• _Exercise requirements_
Write out the stretch of lines below that begins at the line with "final cells by" and ends at the line with "endpoints found under the setup margin: 0 / 3", including both, exactly as given and nothing more.

• _Dataset_
-*-

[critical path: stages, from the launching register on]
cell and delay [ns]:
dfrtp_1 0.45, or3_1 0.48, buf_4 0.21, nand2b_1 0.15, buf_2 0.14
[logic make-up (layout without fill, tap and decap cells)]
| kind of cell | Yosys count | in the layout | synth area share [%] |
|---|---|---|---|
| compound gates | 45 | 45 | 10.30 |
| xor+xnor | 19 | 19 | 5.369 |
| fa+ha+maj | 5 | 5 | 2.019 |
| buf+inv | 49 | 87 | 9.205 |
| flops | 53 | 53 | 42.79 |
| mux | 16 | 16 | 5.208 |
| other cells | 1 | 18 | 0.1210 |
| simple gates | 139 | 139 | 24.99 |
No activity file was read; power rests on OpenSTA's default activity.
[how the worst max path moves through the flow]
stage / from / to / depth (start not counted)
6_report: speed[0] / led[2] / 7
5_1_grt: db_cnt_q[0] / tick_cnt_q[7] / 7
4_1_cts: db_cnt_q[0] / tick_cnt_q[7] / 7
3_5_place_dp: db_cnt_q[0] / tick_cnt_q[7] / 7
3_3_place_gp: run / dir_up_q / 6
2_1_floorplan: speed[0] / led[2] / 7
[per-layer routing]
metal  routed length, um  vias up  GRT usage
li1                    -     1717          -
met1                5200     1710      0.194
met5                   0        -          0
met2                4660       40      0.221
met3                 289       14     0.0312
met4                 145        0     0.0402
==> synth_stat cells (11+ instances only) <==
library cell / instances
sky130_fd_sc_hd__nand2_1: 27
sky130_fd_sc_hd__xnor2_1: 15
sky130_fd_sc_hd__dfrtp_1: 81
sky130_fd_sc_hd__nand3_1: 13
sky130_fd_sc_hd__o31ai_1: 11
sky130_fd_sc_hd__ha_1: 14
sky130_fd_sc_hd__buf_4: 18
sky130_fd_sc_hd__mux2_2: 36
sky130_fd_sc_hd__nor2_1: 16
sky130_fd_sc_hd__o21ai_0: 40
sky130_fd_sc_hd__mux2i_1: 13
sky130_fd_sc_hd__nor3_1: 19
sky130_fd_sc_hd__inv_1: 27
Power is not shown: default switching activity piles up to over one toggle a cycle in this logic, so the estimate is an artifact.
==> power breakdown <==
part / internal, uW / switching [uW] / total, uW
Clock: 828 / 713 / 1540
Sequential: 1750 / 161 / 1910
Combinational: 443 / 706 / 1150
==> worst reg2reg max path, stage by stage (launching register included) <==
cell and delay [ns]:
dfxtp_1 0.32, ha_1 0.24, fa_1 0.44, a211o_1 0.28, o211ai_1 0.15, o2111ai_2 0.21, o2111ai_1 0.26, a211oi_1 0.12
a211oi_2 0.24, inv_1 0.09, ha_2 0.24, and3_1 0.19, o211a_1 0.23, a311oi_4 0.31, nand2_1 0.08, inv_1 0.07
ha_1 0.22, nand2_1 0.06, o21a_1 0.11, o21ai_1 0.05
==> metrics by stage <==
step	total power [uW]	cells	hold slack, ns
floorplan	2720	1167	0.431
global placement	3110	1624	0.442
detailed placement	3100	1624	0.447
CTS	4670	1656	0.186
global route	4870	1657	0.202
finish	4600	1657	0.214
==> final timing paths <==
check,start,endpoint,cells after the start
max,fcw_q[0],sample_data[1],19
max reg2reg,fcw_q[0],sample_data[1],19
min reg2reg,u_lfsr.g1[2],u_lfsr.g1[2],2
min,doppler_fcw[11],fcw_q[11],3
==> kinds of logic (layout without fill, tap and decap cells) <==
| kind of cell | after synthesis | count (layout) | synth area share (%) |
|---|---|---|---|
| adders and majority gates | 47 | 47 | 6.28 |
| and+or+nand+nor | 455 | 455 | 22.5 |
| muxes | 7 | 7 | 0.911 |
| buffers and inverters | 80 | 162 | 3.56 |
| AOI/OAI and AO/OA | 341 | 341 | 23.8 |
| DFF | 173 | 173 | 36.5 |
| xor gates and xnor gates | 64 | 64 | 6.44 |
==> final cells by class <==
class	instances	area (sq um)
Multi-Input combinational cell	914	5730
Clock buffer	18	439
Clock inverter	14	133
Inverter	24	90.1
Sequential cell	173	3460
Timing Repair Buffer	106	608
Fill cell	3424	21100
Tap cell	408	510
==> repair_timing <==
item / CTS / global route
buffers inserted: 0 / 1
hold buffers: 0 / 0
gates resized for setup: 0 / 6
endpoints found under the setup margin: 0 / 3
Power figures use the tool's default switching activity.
$ cat src/rtl/range_counter_pkg.sv
// Shared encodings and helpers for range_counter and its prescaler.
package range_counter_pkg;

    localparam logic [1:0] MODE_WRAP    = 2'd0;
    localparam logic [1:0] MODE_SAT     = 2'd1;
    localparam logic [1:0] MODE_ONESHOT = 2'd2;

    typedef enum logic [1:0] {
        ST_IDLE = 2'd0,
        ST_RUN  = 2'd1,
        ST_HALT = 2'd2
    } state_t;

    // Bits needed to hold 0..n-1, never less than one.
    function automatic int clog2(input int n);
        int r;
        r = 1;
        while ((1 << r) < n) begin
            r = r + 1;
        end
        return r;
    endfunction

endpackage
**config.mk**
```make
export PLATFORM = sky130hd
export DESIGN_NAME = seq_det_mealy_param
export DESIGN_NICKNAME = d
export VERILOG_FILES = /design/src/rtl/seq_det_pkg.sv /design/src/rtl/seq_det_match_cnt.sv /design/src/rtl/seq_det_mealy_param.sv
export SDC_FILE = /design/constraint.sdc
export NUM_CORES = 1
export LEC_CHECK = 0
export ABC_AREA = 1
export ABC_CLOCK_PERIOD_IN_PS = 5450
export BUFFER_PORTS_ARGS = -buffer_cell sky130_fd_sc_hd__buf_2
export CAP_MARGIN = 25
export CORE_UTILIZATION = 55
export CTS_CLUSTER_SIZE = 24
export DETAILED_ROUTE_END_ITERATION = 12
export GPL_ROUTABILITY_DRIVEN = 0
export PLACE_DENSITY_LB_ADDON = 0.25
export SYNTH_ARGS = -nofsm -noshare
export SYNTH_HDL_FRONTEND = slang
export SYNTH_SLANG_ARGS = --single-unit
```
**constraint.sdc**
```tcl
create_clock -name clk -period 5.45 [get_ports clk]
set_clock_uncertainty 0.1 [all_clocks]
set_input_delay 1.09 -clock clk [delete_from_list [all_inputs] [get_ports clk]]
set_output_delay 1.09 -clock clk [all_outputs]
set_load 0.01 [all_outputs]
```
### src/rtl/if_fetch_buffer.sv
// In-order {pc, instr} FIFO between fetch and decode; holds the PC while full.
// IFB_PREDECODE_EN enables the is_branch_o predecode output.
module if_fetch_buffer
  import if_fetch_buffer_pkg::*;
#(
  parameter int unsigned DEPTH = 2,
  parameter int unsigned AW    = IFB_AW
) (
  input  logic                     clk_i,
  input  logic                     rst_i,
  input  logic                     fetch_valid_i,
  input  logic [AW-1:0]            pc_i,
  input  logic [AW-1:0]            instr_i,
  input  logic                     stall_i,
  input  logic                     flush_i,
  output logic                     valid_o,
  output logic [AW-1:0]            pc_o,
  output logic [AW-1:0]            instr_o,
  output logic                     hold_pc_o,
  output logic [$clog2(DEPTH):0]   count_o,
  output logic                     is_branch_o
);

  localparam int unsigned PW = $clog2(DEPTH);
  localparam int unsigned CW = PW + 1;

  if (DEPTH < 2 || (DEPTH & (DEPTH - 1)) != 0) begin : g_bad_depth
    $error("if_fetch_buffer: DEPTH must be a power of two >= 2");
  end
  if (AW != IFB_AW) begin : g_bad_aw
    $error("if_fetch_buffer: AW must equal IFB_AW");
  end

  logic [PW-1:0] wptr_q, rptr_q;
  logic [CW-1:0] count_q;
  logic          push_c, pop_c;
  ifb_entry_t    wr_entry, rd_entry;

  // Full blocks push even with a same-cycle pop, keeping stall_i off the PC path.
  assign hold_pc_o = (count_q == CW'(DEPTH));
  assign valid_o   = (count_q != '0);
  assign count_o   = count_q;
  assign push_c    = fetch_valid_i & ~hold_pc_o & ~flush_i;
  assign pop_c     = valid_o & ~stall_i & ~flush_i;

  always_comb begin
    wr_entry       = '0;
    wr_entry.pc    = IFB_AW'(pc_i);
    wr_entry.instr = IFB_AW'(instr_i);
`ifdef IFB_PREDECODE_EN
    wr_entry.br    = is_beq(IFB_AW'(instr_i));
`endif
  end

  ifb_storage #(
    .DEPTH (DEPTH),
    .PW    (PW)
  ) u_storage (
    .clk_i   (clk_i),
    .rst_i   (rst_i),
    .we_i    (push_c),
    .waddr_i (wptr_q),
    .wdata_i (wr_entry),
    .raddr_i (rptr_q),
    .rdata_o (rd_entry)
  );

  always_ff @(posedge clk_i) begin
    if (rst_i || flush_i) begin
      wptr_q  <= '0;
      rptr_q  <= '0;
      count_q <= '0;
    end else begin
      if (push_c) wptr_q <= wptr_q + PW'(1);
      if (pop_c)  rptr_q <= rptr_q + PW'(1);
      count_q <= count_q + CW'(push_c) - CW'(pop_c);
    end
  end

  // Empty buffer presents a NOP at pc 0.
  assign pc_o    = valid_o ? AW'(rd_entry.pc)    : '0;
  assign instr_o = valid_o ? AW'(rd_entry.instr) : AW'(NOP_WORD);

`ifdef IFB_PREDECODE_EN
  assign is_branch_o = valid_o & rd_entry.br;
`else
  assign is_branch_o = 1'b0;
`endif

endmodule
## config.mk

```make
export PLATFORM = sky130hd
export DESIGN_NAME = fp32_mul_normround
export DESIGN_NICKNAME = d
export VERILOG_FILES = /design/src/rtl/fpu_pkg.sv /design/src/rtl/fp_round_rne.sv /design/src/rtl/fp32_mul_normround.sv
export SDC_FILE = /design/constraint.sdc
export NUM_CORES = 1
export LEC_CHECK = 0
export ABC_AREA = 1
export ABC_CLOCK_PERIOD_IN_PS = 2000
export CAP_MARGIN = 10
export CORE_MARGIN = 2
export CORE_UTILIZATION = 46
export CTS_BUF_LIST = sky130_fd_sc_hd__clkbuf_16
export CTS_CLUSTER_DIAMETER = 150
export DETAILED_ROUTE_END_ITERATION = 10
export GPL_ROUTABILITY_DRIVEN = 0
export GPL_TIMING_DRIVEN = 0
export MAX_ROUTING_LAYER = met4
export PLACE_DENSITY = 0.81
export SETUP_SLACK_MARGIN = 0.15
export SYNTH_ARGS = -nofsm -noshare
export SYNTH_HDL_FRONTEND = slang
export SYNTH_SLANG_ARGS = --single-unit
```

## constraint.sdc

```tcl
create_clock -name clk -period 2 [get_ports clk]
set_input_delay 0.6 -clock clk [delete_from_list [all_inputs] [get_ports clk]]
set_output_delay 0.6 -clock clk [all_outputs]
set_load 0.02 [all_outputs]
```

-*-

• _Answer section_
==> final cells by class <==
class	instances	area (sq um)
Multi-Input combinational cell	914	5730
Clock buffer	18	439
Clock inverter	14	133
Inverter	24	90.1
Sequential cell	173	3460
Timing Repair Buffer	106	608
Fill cell	3424	21100
Tap cell	408	510
==> repair_timing <==
item / CTS / global route
buffers inserted: 0 / 1
hold buffers: 0 / 0
gates resized for setup: 0 / 6
endpoints found under the setup margin: 0 / 3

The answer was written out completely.